• [Exercise description]: Among the lines below, a stretch begins at the one with "o211ai_1: 7" and ends at the one with "stage | cells after the start | end". Repeat that stretch exactly, ends included.

____________________

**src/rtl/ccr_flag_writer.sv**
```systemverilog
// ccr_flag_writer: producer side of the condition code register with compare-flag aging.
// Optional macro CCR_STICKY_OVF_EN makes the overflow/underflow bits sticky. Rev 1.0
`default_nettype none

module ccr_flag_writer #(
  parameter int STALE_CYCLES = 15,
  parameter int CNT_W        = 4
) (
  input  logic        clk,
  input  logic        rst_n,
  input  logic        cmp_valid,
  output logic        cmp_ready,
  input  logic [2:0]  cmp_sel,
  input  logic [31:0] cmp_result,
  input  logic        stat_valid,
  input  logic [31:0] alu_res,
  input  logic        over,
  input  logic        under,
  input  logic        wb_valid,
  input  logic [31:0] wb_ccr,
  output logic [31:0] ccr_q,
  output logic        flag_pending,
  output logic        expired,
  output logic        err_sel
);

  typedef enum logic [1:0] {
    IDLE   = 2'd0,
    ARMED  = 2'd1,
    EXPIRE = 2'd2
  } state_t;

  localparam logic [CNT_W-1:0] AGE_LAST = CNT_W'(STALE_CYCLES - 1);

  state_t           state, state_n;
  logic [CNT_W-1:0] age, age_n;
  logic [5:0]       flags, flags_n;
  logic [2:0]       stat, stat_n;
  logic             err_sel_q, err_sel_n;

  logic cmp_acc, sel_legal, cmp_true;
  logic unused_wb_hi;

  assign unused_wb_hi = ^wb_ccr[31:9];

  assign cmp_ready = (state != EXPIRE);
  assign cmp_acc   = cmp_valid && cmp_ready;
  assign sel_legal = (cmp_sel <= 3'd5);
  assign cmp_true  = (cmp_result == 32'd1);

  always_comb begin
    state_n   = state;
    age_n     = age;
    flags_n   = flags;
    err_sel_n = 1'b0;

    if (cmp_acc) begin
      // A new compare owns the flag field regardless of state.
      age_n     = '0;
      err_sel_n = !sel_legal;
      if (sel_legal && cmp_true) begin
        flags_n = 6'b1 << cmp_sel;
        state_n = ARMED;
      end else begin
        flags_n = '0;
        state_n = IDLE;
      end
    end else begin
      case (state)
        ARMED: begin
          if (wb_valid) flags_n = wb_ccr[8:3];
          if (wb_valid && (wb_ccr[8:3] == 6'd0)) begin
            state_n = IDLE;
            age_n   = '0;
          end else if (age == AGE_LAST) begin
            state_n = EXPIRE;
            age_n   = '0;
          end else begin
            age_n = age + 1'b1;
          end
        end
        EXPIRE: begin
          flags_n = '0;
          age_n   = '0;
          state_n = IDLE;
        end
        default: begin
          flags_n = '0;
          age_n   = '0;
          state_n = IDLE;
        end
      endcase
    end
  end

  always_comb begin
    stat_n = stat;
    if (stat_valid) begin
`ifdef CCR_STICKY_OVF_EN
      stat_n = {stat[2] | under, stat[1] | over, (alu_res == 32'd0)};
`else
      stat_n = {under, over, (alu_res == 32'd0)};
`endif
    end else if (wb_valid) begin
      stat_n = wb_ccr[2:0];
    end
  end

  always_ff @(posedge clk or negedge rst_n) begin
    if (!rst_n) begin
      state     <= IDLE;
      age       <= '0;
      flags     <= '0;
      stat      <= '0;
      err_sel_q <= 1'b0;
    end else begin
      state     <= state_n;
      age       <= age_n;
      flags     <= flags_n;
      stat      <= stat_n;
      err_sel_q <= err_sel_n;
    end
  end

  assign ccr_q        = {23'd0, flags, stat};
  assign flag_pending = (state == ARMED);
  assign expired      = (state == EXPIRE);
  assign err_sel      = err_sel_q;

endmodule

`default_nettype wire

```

____________________

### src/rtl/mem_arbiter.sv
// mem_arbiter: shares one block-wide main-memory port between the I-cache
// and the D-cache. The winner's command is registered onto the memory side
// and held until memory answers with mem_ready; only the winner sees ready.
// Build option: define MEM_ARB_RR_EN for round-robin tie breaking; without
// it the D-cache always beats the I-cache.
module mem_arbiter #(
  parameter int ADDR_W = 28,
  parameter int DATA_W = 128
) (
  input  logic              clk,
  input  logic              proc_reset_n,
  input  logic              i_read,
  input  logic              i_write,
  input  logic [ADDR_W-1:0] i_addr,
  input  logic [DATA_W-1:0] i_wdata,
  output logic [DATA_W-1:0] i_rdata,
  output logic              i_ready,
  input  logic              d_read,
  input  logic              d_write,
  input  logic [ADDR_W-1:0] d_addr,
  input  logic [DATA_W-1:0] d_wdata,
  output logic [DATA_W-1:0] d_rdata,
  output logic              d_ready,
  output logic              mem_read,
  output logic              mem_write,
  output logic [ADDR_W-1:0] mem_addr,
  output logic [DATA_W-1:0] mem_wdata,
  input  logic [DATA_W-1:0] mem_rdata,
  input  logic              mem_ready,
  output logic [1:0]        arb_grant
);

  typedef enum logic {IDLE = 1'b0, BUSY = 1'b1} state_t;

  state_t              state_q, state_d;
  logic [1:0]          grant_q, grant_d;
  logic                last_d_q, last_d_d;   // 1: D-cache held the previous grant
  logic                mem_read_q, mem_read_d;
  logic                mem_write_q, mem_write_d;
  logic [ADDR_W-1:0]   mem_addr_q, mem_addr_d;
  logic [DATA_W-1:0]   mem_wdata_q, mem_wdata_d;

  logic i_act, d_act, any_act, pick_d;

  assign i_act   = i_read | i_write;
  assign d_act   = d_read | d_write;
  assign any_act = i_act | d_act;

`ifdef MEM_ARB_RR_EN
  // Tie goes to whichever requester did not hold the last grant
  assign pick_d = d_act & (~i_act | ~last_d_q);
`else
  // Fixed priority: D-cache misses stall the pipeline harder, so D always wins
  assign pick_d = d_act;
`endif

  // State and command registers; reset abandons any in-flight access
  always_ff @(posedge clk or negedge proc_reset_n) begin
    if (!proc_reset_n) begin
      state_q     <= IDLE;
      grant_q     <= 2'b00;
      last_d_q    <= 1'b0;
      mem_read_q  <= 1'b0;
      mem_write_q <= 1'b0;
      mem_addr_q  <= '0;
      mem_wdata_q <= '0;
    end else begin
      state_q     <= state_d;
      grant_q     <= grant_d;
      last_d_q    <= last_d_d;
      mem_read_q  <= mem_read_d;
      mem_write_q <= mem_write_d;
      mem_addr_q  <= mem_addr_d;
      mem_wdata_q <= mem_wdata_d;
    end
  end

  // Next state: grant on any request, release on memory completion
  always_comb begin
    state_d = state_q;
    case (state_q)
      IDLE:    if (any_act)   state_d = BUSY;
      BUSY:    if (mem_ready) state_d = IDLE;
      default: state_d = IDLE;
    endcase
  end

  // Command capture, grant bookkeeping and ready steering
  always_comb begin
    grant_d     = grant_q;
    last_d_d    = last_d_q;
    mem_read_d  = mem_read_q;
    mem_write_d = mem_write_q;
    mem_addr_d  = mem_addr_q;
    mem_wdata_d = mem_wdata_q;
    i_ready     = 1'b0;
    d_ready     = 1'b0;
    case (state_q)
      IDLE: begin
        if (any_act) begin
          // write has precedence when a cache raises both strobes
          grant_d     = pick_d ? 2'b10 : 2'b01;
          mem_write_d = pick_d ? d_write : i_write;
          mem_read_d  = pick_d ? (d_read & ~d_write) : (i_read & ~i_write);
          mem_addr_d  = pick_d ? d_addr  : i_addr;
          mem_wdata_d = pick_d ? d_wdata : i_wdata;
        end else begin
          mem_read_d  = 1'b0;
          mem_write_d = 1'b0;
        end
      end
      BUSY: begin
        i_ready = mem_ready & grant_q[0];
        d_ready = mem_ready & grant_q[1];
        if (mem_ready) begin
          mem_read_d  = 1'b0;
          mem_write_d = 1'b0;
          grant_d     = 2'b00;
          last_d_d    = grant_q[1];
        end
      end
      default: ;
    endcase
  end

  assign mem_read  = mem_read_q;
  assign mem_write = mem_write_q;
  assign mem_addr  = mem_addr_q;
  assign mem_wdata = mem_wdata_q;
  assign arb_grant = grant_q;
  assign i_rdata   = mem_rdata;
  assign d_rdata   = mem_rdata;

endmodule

____________________

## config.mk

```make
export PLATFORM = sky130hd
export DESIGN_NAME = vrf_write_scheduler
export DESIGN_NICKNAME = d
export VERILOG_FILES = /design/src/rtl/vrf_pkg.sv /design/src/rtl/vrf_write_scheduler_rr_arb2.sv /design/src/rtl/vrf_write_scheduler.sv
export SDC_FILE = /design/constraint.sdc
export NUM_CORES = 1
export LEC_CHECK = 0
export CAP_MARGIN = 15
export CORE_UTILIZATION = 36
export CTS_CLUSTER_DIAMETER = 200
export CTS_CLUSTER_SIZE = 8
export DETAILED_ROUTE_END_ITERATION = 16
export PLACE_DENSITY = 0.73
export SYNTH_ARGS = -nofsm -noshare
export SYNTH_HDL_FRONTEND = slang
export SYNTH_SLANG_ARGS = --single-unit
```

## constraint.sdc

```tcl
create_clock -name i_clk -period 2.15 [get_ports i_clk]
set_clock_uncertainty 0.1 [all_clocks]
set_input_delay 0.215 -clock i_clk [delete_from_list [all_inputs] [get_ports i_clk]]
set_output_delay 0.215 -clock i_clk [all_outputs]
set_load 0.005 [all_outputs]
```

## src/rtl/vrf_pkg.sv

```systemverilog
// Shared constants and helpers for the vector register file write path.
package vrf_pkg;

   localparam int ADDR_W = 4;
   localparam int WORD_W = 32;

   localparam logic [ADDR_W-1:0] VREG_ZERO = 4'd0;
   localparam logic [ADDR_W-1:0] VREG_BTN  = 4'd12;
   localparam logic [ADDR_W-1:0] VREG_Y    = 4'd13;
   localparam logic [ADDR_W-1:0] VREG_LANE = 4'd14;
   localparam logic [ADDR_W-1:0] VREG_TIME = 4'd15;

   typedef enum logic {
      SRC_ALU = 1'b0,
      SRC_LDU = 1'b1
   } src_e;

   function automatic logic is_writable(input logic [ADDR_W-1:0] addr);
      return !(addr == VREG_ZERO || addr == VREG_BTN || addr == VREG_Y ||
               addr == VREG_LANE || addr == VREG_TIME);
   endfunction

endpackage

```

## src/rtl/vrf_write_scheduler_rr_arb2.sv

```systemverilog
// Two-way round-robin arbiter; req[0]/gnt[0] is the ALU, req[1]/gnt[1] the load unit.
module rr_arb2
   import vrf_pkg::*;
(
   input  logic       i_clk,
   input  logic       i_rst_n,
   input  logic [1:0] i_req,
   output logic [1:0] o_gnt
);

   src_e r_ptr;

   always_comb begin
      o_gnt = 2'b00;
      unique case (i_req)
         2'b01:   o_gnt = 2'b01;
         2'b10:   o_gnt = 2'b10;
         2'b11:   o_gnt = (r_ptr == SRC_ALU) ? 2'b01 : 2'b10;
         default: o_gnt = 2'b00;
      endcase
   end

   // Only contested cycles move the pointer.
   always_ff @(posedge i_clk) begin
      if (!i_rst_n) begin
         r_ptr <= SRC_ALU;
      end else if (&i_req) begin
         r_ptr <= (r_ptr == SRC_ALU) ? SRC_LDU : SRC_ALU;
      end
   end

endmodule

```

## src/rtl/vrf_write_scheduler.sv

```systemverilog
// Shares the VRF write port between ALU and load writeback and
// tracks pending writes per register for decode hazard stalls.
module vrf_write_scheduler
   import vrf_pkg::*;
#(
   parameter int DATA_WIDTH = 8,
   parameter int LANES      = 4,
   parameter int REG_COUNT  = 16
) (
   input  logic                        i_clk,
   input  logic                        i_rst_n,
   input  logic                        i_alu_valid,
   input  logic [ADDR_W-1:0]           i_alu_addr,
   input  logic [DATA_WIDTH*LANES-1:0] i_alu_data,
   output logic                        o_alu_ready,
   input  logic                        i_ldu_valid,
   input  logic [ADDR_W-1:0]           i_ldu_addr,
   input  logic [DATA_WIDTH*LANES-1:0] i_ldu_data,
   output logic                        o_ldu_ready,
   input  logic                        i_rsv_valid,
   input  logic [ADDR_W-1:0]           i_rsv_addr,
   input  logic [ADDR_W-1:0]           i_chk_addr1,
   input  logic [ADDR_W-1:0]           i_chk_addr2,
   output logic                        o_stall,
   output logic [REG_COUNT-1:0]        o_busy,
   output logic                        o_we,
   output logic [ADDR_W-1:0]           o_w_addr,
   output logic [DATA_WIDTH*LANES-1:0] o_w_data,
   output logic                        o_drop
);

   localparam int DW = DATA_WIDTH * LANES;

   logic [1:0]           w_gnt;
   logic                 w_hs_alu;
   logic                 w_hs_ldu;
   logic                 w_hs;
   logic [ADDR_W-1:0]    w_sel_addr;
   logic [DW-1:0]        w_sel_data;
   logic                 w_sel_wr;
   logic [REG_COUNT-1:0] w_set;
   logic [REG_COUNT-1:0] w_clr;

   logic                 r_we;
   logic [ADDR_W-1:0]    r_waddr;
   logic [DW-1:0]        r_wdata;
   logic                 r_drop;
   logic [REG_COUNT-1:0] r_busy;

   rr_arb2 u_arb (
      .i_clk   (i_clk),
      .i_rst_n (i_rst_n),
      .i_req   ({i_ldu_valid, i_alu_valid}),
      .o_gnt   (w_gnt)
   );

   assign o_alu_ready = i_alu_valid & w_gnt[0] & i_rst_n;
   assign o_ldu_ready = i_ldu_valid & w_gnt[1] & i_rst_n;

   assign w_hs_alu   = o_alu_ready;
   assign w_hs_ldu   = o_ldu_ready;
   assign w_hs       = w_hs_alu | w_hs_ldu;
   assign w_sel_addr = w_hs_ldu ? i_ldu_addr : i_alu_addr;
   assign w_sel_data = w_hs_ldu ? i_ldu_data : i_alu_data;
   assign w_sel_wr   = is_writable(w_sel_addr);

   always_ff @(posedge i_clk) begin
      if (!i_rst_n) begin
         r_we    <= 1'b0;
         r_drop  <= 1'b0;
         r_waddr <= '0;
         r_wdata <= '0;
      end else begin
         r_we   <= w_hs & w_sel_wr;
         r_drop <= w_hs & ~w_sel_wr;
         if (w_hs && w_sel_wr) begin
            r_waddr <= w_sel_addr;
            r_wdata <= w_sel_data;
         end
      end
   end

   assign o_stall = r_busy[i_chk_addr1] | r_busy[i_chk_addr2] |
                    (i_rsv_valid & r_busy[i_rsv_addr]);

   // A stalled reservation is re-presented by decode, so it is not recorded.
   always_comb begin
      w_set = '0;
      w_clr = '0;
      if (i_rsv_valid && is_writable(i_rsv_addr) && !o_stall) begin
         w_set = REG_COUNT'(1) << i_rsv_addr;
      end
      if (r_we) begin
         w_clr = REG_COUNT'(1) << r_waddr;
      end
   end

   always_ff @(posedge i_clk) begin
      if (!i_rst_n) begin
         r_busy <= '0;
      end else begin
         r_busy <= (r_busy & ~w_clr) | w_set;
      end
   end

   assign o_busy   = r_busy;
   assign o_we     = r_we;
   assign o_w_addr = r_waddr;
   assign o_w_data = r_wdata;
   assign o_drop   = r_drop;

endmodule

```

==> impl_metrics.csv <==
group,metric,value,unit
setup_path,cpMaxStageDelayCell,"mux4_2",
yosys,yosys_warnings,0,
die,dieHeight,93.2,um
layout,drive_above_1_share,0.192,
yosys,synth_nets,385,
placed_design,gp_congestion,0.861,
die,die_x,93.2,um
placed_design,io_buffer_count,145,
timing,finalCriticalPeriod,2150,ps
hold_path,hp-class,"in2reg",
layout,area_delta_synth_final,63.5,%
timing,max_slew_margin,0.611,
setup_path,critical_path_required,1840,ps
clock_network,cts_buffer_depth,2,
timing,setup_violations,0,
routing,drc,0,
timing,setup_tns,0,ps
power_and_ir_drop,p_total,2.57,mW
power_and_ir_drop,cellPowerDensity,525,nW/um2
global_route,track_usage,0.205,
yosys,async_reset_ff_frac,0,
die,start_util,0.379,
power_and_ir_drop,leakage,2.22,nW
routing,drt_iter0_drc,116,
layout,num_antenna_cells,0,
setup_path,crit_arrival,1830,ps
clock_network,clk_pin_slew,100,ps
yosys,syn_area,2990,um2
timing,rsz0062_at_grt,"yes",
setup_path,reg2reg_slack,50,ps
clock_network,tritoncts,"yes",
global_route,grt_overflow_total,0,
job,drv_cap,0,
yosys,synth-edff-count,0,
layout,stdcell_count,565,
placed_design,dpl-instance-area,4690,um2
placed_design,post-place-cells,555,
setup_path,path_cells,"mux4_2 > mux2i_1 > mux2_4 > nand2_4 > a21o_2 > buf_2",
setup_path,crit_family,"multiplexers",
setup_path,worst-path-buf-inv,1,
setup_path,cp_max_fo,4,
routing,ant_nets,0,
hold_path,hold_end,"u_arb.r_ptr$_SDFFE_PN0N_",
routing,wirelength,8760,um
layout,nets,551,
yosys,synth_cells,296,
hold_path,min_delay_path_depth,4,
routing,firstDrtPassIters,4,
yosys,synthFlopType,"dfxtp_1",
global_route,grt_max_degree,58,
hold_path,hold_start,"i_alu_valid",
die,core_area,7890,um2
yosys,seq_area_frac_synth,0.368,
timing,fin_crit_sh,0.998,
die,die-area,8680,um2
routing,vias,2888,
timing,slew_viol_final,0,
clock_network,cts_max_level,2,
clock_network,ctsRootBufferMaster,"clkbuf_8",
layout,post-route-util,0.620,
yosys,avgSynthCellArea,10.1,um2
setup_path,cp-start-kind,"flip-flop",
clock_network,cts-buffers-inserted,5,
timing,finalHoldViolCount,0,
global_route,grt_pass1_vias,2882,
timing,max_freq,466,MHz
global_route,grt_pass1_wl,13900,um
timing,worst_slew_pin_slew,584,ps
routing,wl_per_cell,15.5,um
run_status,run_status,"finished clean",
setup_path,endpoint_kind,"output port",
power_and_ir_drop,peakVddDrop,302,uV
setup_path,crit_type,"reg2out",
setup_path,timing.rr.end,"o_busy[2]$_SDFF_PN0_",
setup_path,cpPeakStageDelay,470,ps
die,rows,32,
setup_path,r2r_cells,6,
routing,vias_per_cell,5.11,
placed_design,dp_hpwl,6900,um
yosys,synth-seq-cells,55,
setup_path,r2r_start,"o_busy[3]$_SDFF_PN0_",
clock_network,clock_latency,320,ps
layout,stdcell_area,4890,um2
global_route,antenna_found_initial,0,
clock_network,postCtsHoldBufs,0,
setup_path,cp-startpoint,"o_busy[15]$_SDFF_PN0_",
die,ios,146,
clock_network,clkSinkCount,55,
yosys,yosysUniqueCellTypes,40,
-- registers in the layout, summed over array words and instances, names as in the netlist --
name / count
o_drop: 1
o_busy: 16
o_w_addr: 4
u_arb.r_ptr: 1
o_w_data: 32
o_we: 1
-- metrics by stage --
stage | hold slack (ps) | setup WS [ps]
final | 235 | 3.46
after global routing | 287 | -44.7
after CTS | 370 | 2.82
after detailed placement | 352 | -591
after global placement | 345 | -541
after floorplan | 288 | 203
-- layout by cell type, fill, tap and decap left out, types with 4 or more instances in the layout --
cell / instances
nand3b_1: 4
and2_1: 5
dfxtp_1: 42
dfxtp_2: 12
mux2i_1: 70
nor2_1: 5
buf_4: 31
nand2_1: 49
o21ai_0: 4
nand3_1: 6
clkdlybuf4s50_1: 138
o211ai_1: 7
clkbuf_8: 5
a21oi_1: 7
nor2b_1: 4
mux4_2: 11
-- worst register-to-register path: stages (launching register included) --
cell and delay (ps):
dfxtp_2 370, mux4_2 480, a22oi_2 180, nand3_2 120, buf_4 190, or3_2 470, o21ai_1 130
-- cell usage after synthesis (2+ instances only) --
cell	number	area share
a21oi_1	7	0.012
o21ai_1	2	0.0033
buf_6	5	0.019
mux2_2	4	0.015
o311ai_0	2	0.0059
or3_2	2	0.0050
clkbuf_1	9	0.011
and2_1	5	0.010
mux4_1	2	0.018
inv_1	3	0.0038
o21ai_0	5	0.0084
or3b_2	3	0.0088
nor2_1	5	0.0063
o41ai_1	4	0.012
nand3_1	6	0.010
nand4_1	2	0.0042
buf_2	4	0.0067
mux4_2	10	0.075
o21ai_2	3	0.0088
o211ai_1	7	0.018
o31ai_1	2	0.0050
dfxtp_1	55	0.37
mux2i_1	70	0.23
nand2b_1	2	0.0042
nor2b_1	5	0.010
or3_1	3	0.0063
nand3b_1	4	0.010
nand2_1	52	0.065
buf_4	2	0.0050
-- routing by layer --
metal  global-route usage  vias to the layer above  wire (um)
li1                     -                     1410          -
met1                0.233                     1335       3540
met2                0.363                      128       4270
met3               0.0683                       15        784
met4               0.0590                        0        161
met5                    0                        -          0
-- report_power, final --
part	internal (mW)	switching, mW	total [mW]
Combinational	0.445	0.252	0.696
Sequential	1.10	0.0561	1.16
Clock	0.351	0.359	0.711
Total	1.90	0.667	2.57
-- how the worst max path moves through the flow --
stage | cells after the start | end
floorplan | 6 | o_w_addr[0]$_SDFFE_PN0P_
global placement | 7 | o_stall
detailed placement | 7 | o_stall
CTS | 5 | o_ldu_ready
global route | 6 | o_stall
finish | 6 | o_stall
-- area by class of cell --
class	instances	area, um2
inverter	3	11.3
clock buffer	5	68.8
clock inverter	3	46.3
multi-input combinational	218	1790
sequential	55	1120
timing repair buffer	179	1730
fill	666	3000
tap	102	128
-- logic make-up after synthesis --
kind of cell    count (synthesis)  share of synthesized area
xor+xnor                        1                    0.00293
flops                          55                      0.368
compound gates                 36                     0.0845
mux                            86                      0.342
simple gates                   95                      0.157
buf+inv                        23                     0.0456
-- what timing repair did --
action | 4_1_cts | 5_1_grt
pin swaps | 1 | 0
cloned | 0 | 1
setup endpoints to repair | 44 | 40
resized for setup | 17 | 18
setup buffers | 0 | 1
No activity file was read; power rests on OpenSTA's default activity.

____________________

• [Answer section]:
o211ai_1: 7
clkbuf_8: 5
a21oi_1: 7
nor2b_1: 4
mux4_2: 11
-- worst register-to-register path: stages (launching register included) --
cell and delay (ps):
dfxtp_2 370, mux4_2 480, a22oi_2 180, nand3_2 120, buf_4 190, or3_2 470, o21ai_1 130
-- cell usage after synthesis (2+ instances only) --
cell	number	area share
a21oi_1	7	0.012
o21ai_1	2	0.0033
buf_6	5	0.019
mux2_2	4	0.015
o311ai_0	2	0.0059
or3_2	2	0.0050
clkbuf_1	9	0.011
and2_1	5	0.010
mux4_1	2	0.018
inv_1	3	0.0038
o21ai_0	5	0.0084
or3b_2	3	0.0088
nor2_1	5	0.0063
o41ai_1	4	0.012
nand3_1	6	0.010
nand4_1	2	0.0042
buf_2	4	0.0067
mux4_2	10	0.075
o21ai_2	3	0.0088
o211ai_1	7	0.018
o31ai_1	2	0.0050
dfxtp_1	55	0.37
mux2i_1	70	0.23
nand2b_1	2	0.0042
nor2b_1	5	0.010
or3_1	3	0.0063
nand3b_1	4	0.010
nand2_1	52	0.065
buf_4	2	0.0050
-- routing by layer --
metal  global-route usage  vias to the layer above  wire (um)
li1                     -                     1410          -
met1                0.233                     1335       3540
met2                0.363                      128       4270
met3               0.0683                       15        784
met4               0.0590                        0        161
met5                    0                        -          0
-- report_power, final --
part	internal (mW)	switching, mW	total [mW]
Combinational	0.445	0.252	0.696
Sequential	1.10	0.0561	1.16
Clock	0.351	0.359	0.711
Total	1.90	0.667	2.57
-- how the worst max path moves through the flow --
stage | cells after the start | end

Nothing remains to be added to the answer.